NIDA’s monopoly deters privately-funded researchers from proposing or
conducting medical marijuana research. Financial sponsors will not
invest millions of dollars into research studies until there is
reliable access to a supply of high-quality research material that
can be used both in research and -- if the research should prove
successful -- as an FDA-approved prescription medicine. NIDA is an
inappropriate gatekeeper to the only source of marijuana for
researchers.
~ Human studies on any Schedule I drug must gain approval from US
FDA. With marijuana, researchers must go through an additional
review process through HHS/NIDA that exists for no other drug.

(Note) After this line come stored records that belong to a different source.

$ cat src/rtl/disparity_wta_pkg.sv
// disparity_wta_pkg: shared census/WTA constants
package disparity_wta_pkg;
  localparam int CENSUS_BITS = 32;
  localparam int COST_W = $clog2(CENSUS_BITS + 1);
  localparam int NUM_DISP_DEF = 16;
  localparam int DISP_W_DEF = 4;
  localparam int UNIQ_THRESH_DEF = 2;
  localparam logic [COST_W-1:0] MAX_COST = '1;
endpackage

$ cat src/rtl/disparity_wta_if.sv
// disparity_wta_if: cost stream in, per-pixel WTA result out
interface disparity_wta_if
  import disparity_wta_pkg::*;
#(
  parameter int COST_WIDTH = COST_W,
  parameter int DISP_WIDTH = DISP_W_DEF
);
  logic                  cost_valid;
  logic [COST_WIDTH-1:0] cost;
  logic                  out_valid;
  logic [DISP_WIDTH-1:0] out_disp;
  logic [COST_WIDTH-1:0] out_cost;
  logic                  out_confident;
  modport master (output cost_valid, cost, input out_valid, out_disp, out_cost, out_confident);
  modport slave (input cost_valid, cost, output out_valid, out_disp, out_cost, out_confident);
endinterface

$ cat src/rtl/disparity_wta_compare_step.sv
// wta_compare_step: one best/second/argmin update for a new cost
module wta_compare_step
  import disparity_wta_pkg::*;
#(
  parameter int COST_WIDTH = COST_W,
  parameter int DISP_WIDTH = DISP_W_DEF
) (
  input  logic [COST_WIDTH-1:0] i_best,
  input  logic [COST_WIDTH-1:0] i_second,
  input  logic [DISP_WIDTH-1:0] i_best_idx,
  input  logic [COST_WIDTH-1:0] i_cost,
  input  logic [DISP_WIDTH-1:0] i_d,
  input  logic                  i_first,
  output logic [COST_WIDTH-1:0] o_best,
  output logic [COST_WIDTH-1:0] o_second,
  output logic [DISP_WIDTH-1:0] o_best_idx
);
  logic w_lt_best, w_lt_second;
  // strict compares keep the lower disparity on ties; an equal cost still lowers second
  always_comb begin
    w_lt_best   = i_cost < i_best;
    w_lt_second = i_cost < i_second;
    o_best      = (i_first || w_lt_best) ? i_cost : i_best;
    o_second    = i_first ? '1 : w_lt_best ? i_best : w_lt_second ? i_cost : i_second;
    o_best_idx  = i_first ? '0 : w_lt_best ? i_d : i_best_idx;
  end
endmodule

$ cat src/rtl/disparity_wta.sv
// disparity_wta: winner-take-all disparity selector with uniqueness flag
module disparity_wta
  import disparity_wta_pkg::*;
#(
  parameter int COST_WIDTH  = COST_W,
  parameter int NUM_DISP    = NUM_DISP_DEF,
  parameter int DISP_WIDTH  = DISP_W_DEF,
  parameter int UNIQ_THRESH = UNIQ_THRESH_DEF
) (
  input logic clk,
  input logic rst,
  disparity_wta_if.slave bus
);
  localparam logic [DISP_WIDTH-1:0] LAST = DISP_WIDTH'(NUM_DISP - 1);
  localparam logic [COST_WIDTH-1:0] THRESH = COST_WIDTH'(UNIQ_THRESH);
  logic [DISP_WIDTH-1:0] r_d, r_best_idx, r_out_disp, w_best_idx;
  logic [COST_WIDTH-1:0] r_best, r_second, r_out_cost, w_best, w_second;
  logic                  r_out_valid, r_out_confident, w_last;
  assign w_last = r_d == LAST;
  wta_compare_step #(.COST_WIDTH(COST_WIDTH), .DISP_WIDTH(DISP_WIDTH)) u_step (
    .i_best(r_best), .i_second(r_second), .i_best_idx(r_best_idx), .i_cost(bus.cost),
    .i_d(r_d), .i_first(r_d == '0),
    .o_best(w_best), .o_second(w_second), .o_best_idx(w_best_idx)
  );
  // accept costs, track running best/second, and latch the result on the last disparity
  always_ff @(posedge clk) begin
    if (rst) begin
      r_d             <= '0;
      r_best          <= '0;
      r_second        <= '1;
      r_best_idx      <= '0;
      r_out_valid     <= 1'b0;
      r_out_disp      <= '0;
      r_out_cost      <= '0;
      r_out_confident <= 1'b0;
    end else begin
      r_out_valid <= bus.cost_valid && w_last;
      if (bus.cost_valid) begin
        r_d        <= w_last ? '0 : r_d + 1'b1;
        r_best     <= w_best;
        r_second   <= w_second;
        r_best_idx <= w_best_idx;
        if (w_last) begin
          r_out_disp      <= w_best_idx;
          r_out_cost      <= w_best;
          r_out_confident <= (w_second - w_best) >= THRESH;
        end
      end
    end
  end
  assign bus.out_valid     = r_out_valid;
  assign bus.out_disp      = r_out_disp;
  assign bus.out_cost      = r_out_cost;
  assign bus.out_confident = r_out_confident;
endmodule

$ cat src/flat_wrapper.sv
// flat-port wrapper written by rule: the top's interface ports become plain ports
module disparity_wta_flat import disparity_wta_pkg::*;
#(
  parameter int COST_WIDTH  = COST_W,
  parameter int NUM_DISP    = NUM_DISP_DEF,
  parameter int DISP_WIDTH  = DISP_W_DEF,
  parameter int UNIQ_THRESH = UNIQ_THRESH_DEF
)
  (clk, rst, bus_cost_valid, bus_cost, bus_out_valid, bus_out_disp, bus_out_cost, bus_out_confident);
  disparity_wta_if #(.COST_WIDTH(COST_WIDTH), .DISP_WIDTH(DISP_WIDTH)) bus_i ();
  input logic clk;
  input logic rst;
  input wire logic [$bits(bus_i.cost_valid)-1:0] bus_cost_valid;
  input wire logic [$bits(bus_i.cost)-1:0] bus_cost;
  output wire logic [$bits(bus_i.out_valid)-1:0] bus_out_valid;
  output wire logic [$bits(bus_i.out_disp)-1:0] bus_out_disp;
  output wire logic [$bits(bus_i.out_cost)-1:0] bus_out_cost;
  output wire logic [$bits(bus_i.out_confident)-1:0] bus_out_confident;
  assign bus_i.cost_valid = bus_cost_valid;
  assign bus_i.cost = bus_cost;
  assign bus_out_valid = bus_i.out_valid;
  assign bus_out_disp = bus_i.out_disp;
  assign bus_out_cost = bus_i.out_cost;
  assign bus_out_confident = bus_i.out_confident;
  disparity_wta #(.COST_WIDTH(COST_WIDTH), .NUM_DISP(NUM_DISP), .DISP_WIDTH(DISP_WIDTH), .UNIQ_THRESH(UNIQ_THRESH)) u_core (.clk(clk), .rst(rst), .bus(bus_i));
endmodule
$ cat config.mk
export PLATFORM = sky130hd
export DESIGN_NAME = disparity_wta_flat
export DESIGN_NICKNAME = d
export VERILOG_FILES = /design/src/rtl/disparity_wta_pkg.sv /design/src/rtl/disparity_wta_if.sv /design/src/rtl/disparity_wta_compare_step.sv /design/src/rtl/disparity_wta.sv /design/src/flat_wrapper.sv
export SDC_FILE = /design/constraint.sdc
export NUM_CORES = 1
export LEC_CHECK = 0
export CORE_UTILIZATION = 35
export CTS_CLUSTER_DIAMETER = 150
export DETAILED_ROUTE_END_ITERATION = 10
export GPL_TIMING_DRIVEN = 0
export SETUP_SLACK_MARGIN = 0.4
export SLEW_MARGIN = 10
export SYNTH_ARGS = -nofsm -noshare
export SYNTH_HDL_FRONTEND = slang
export SYNTH_SLANG_ARGS = --single-unit
$ cat constraint.sdc
create_clock -name clk -period 4 [get_ports clk]
set_clock_uncertainty 0.2 [all_clocks]
set_input_delay 0.4 -clock clk [delete_from_list [all_inputs] [get_ports clk]]
set_output_delay 0.4 -clock clk [all_outputs]
set_load 0.01 [all_outputs]
Word-level counts from Yosys, hierarchy flattened
Cells that the tools add are included.
- $add $sub $neg: 2
- multiply operators: 0
- divide/modulo/power cells: 0
- order comparisons: 3
- eq/ne operators: 1
- shifts and indexed selects: 0
- muxes and demuxes: 7
- bitwise gates (word level): 0
- reductions and logical operators: 4
- operators by type and width (operator ; count):
    $mux W6 ; 4
    $lt A6 B6 Y1 ; 2
    $mux W4 ; 3
    $ge A6 B2 Y1 const B ; 1
    $sub A6 B6 Y6 ; 1
    $add A4 B1 Y4 const B ; 1
    $eq A4 B4 Y1 const B ; 1
    $logic_not A4 Y1 ; 1
    $reduce_and A2 Y1 ; 1
    $logic_and A1 B1 Y1 ; 1
    $logic_or A1 B1 Y1 ; 1
- register bits after elaboration: 32
- bits in latches: 0
- memory bits (writable): 0
- bits in read-only memories: 0
- input bits: 9
- word-level logic and storage cells: 25
- memories: 0

Logic depth before layout (Yosys ltp)
Gate-level depths: netlist of run 1.
- depth after elaboration: 6
- gate-level depth with buffers: 18
- gate-level depth less buffers: 17

Cells and area by module
From an unflattened synthesis of run 1, not the netlist that was laid out.
- cell total of the unflattened synthesis: 220
- area, all modules: 1999.4 um^2
- modules (own cells, without submodules) (module ; times used ; cells an instance ; area an instance (um^2) ; sequential area each (um^2)):
    disparity_wta ; 1 ; 151 ; 1451.4 ; 640.6
    wta_compare_step ; 1 ; 69 ; 548.0 ; 0.0

Least setup slack after synthesis of run 1
Ideal clock, no wire load.
- kind: input to register
- start point: input bus_cost[2]
- end point: register u_core.r_out_confident, in the netlist u_core.bus.out_confident
- library setup time: 0.074 ns
- arrival time: 3.176 ns
- required time: 3.726 ns
- path slack: 0.549 ns
- stages on the path: 15
- path buffers: 1
- cells stage by stage: ha_1 a21o_1 a31oi_1 o21ai_2 buf_2 nand2_1 mux2_2 ha_1 fa_1 o2111ai_1 o21ai_0 a32oi_1 o21ai_0 and4_1 a31oi_1
- elaborated cells on any way between the ends: 9
- those cells by class: 1 x add/sub; 3 x order compare; 4 x mux; 1 x reduce/logical
- RTL lines (what ; line ; source):
    from (decl) ; flat_wrapper.sv:14 ; input wire logic [$bits(bus_i.cost)-1:0] bus_cost;
    $lt A6 B6 Y1 ; disparity_wta_compare_step.sv:21 ; w_lt_best = i_cost < i_best;
    $logic_or A1 B1 Y1 ; disparity_wta_compare_step.sv:23 ; o_best = (i_first || w_lt_best) ? i_cost : i_best;
    $mux W6 ; disparity_wta_compare_step.sv:23 ;
    via u_core.u_step.o_best[0] ; disparity_wta_compare_step.sv:14 ; output logic [COST_WIDTH-1:0] o_best,
    $sub A6 B6 Y6 ; disparity_wta.sv:46 ; r_out_confident <= (w_second - w_best) >= THRESH;
    $ge A6 B2 Y1 ; disparity_wta.sv:46 ;
    to (signal assigned) ; disparity_wta.sv:35 ; r_out_confident <= 1'b0;
    to (signal assigned) ; disparity_wta.sv:46 ;
    to (decl) ; disparity_wta.sv:18 ; logic r_out_valid, r_out_confident, w_last;
The timed path passes the listed nets, and every way through them passes these cells.
A chain may end at the register's enable or synchronous reset.

Final worst setup path of run 1
- start point: register u_core.r_best[2]
- end point: register u_core.r_out_confident, in the netlist u_core.bus.out_confident
- word-level cells in the longest chain between the ends: 5
- elaborated cells on any way between the ends: 7
- those cells by class: 1 x add/sub; 2 x order compare; 3 x mux; 1 x reduce/logical
- RTL lines (what ; line ; source):
    from (decl) ; disparity_wta.sv:17 ; logic [COST_WIDTH-1:0] r_best, r_second, r_out_cost, w_best, w_second;
    from (signal assigned) ; disparity_wta.sv:40 ; r_best <= w_best;
    $lt A6 B6 Y1 ; disparity_wta_compare_step.sv:21 ;
    $mux W6 / $logic_or A1 B1 Y1 (equally long branches) ; disparity_wta_compare_step.sv:24, disparity_wta_compare_step.sv:23 ;
    $mux W6 (on tied branches) ; disparity_wta_compare_step.sv:24, disparity_wta_compare_step.sv:23 ;
    $sub A6 B6 Y6 * ; disparity_wta.sv:46 ;
    $ge A6 B2 Y1 * ; disparity_wta.sv:46 ;
Mark *: on every way between the ends. The rest lies on a longest branch, timed or not.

~ NIDA’s monopoly results in lengthy delays or refusals in providing
research material. The HHS/NIDA review has no deadlines and no formal
appeals process, in contrast to the FDA's 30-day deadline.

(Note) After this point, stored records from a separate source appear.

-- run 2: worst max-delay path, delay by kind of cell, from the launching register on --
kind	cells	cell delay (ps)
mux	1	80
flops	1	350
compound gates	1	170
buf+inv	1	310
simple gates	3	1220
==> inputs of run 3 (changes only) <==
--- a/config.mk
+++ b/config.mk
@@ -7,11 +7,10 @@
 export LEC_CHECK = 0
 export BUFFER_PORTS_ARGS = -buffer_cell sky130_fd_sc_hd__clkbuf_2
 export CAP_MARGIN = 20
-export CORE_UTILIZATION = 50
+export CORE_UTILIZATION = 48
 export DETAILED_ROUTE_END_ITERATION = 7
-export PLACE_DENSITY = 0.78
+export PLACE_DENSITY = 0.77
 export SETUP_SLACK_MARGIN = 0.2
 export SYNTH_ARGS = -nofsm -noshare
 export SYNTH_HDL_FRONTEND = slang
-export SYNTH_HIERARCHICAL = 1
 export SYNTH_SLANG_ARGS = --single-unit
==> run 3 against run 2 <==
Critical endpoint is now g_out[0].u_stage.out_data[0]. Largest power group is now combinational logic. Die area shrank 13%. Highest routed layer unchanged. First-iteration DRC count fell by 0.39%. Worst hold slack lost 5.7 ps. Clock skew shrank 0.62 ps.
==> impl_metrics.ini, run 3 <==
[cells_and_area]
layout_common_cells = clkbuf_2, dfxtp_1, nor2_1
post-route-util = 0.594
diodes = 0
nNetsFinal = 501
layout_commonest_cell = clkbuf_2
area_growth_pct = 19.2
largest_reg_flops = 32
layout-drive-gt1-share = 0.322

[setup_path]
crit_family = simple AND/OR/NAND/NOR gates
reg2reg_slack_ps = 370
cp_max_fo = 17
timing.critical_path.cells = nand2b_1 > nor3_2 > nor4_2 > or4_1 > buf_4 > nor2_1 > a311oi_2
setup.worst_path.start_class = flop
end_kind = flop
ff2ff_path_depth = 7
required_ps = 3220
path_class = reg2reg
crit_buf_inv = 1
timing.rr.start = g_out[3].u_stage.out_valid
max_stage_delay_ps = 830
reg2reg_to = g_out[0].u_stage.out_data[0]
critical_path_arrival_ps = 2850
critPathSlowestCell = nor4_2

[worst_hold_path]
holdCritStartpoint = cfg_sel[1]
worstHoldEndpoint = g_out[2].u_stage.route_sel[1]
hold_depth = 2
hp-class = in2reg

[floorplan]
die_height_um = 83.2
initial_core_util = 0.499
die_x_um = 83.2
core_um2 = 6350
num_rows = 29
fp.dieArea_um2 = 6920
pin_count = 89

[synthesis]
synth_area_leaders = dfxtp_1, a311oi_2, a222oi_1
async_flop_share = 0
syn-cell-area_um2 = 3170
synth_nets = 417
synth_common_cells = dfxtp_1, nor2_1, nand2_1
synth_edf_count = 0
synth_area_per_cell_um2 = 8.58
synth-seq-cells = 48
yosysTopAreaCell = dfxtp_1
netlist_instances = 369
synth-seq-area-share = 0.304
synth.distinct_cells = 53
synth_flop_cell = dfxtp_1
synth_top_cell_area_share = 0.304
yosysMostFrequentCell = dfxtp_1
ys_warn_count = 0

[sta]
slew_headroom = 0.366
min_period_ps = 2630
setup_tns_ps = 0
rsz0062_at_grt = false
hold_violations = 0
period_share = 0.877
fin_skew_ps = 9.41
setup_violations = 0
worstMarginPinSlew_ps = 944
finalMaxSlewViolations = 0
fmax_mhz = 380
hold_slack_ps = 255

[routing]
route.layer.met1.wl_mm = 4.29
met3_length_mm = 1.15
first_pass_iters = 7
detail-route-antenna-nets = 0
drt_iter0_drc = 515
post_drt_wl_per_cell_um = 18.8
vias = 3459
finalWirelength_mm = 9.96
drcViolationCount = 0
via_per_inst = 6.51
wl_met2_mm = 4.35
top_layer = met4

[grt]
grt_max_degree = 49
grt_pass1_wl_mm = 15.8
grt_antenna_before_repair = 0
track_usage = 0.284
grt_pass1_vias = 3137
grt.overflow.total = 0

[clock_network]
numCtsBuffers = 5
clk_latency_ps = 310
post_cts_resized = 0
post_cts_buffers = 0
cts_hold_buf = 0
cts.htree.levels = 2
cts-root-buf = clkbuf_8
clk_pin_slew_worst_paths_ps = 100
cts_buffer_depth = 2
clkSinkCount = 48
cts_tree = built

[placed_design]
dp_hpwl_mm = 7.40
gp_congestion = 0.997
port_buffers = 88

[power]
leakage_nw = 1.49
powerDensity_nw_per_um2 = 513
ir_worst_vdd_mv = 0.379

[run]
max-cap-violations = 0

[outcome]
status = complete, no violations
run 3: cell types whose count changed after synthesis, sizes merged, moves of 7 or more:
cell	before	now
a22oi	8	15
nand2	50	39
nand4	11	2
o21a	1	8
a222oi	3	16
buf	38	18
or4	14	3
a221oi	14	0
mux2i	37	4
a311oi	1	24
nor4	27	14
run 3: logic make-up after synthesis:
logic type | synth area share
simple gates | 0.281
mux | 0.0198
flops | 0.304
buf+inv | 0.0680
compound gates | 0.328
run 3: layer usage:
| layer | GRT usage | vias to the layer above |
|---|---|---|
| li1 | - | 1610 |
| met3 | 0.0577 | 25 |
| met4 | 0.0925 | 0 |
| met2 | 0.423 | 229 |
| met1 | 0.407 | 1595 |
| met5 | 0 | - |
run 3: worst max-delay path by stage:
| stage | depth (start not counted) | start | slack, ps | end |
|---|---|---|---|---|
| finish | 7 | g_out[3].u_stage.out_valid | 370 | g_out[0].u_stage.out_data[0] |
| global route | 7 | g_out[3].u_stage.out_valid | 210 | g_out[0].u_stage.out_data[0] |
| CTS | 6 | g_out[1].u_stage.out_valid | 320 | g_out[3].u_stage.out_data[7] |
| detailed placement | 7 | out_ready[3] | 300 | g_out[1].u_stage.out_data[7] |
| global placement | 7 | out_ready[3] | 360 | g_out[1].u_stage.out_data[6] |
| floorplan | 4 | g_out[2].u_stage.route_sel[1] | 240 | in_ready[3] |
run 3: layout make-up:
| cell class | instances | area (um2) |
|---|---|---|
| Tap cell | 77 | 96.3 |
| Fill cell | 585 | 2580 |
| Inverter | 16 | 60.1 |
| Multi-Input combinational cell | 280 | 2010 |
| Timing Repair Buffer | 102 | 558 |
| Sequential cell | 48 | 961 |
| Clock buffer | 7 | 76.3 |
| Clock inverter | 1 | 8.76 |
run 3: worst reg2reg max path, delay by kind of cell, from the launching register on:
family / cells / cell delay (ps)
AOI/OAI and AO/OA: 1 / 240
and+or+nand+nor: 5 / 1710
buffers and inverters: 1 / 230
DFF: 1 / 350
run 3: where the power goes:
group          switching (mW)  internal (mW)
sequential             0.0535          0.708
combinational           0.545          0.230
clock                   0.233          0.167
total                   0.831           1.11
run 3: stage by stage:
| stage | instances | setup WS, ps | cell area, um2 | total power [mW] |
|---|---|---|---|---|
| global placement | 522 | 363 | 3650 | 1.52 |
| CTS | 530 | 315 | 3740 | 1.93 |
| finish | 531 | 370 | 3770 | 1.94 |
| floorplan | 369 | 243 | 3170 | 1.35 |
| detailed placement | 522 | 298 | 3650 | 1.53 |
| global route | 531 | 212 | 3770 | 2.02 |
## config.mk

```make
export PLATFORM = sky130hd
export DESIGN_NAME = int_to_flop
export DESIGN_NICKNAME = d
export VERILOG_FILES = /design/src/rtl/int_to_flop_pkg.sv /design/src/rtl/flop_round.sv /design/src/rtl/int_to_flop.sv
export SDC_FILE = /design/constraint.sdc
export NUM_CORES = 1
export LEC_CHECK = 0
export ABC_CLOCK_PERIOD_IN_PS = 6150
export CAP_MARGIN = 20
export CELL_PAD_IN_SITES_DETAIL_PLACEMENT = 0
export CELL_PAD_IN_SITES_GLOBAL_PLACEMENT = 1
export CORE_ASPECT_RATIO = 0.9
export CORE_MARGIN = 2
export CORE_UTILIZATION = 47
export DETAILED_ROUTE_END_ITERATION = 10
export PLACE_DENSITY_LB_ADDON = 0.1
export SYNTH_ARGS = -nofsm -noshare
export SYNTH_HDL_FRONTEND = slang
export SYNTH_HIERARCHICAL = 1
export SYNTH_SLANG_ARGS = --single-unit
```

## constraint.sdc

```tcl
create_clock -name clk -period 6.15 [get_ports clk]
set_input_delay 1.23 -clock clk [delete_from_list [all_inputs] [get_ports clk]]
set_output_delay 1.23 -clock clk [all_outputs]
set_load 0.01 [all_outputs]
```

~ NIDA has refused to provide marijuana to 2 FDA-approved studies.[2]
~ On July 27, 2005, more than two years after the simple protocol was
submitted to NIDA, it refused to sell 10 grams (!) for one laboratory
study of marijuana vaporizers, preventing it from taking place.
~ For researchers whose protocols it approves, NIDA provides
inferior, low-potency marijuana with limited cannabinoid profiles,
with researchers unable to optimize the strain of marijuana they
prefer to use for costly drug development efforts.
~ To put the nail in the coffin -- NIDA cannot guarantee that the
same material will be available for prescription use should FDA
determine that safety and efficacy has been proven. This makes any
drug development effort using NIDA marijuana a futile exercise.
In Summary: There are three main problems with the current NIDA-
supplied marijuana for research: (1) Conflict of Interest, (2)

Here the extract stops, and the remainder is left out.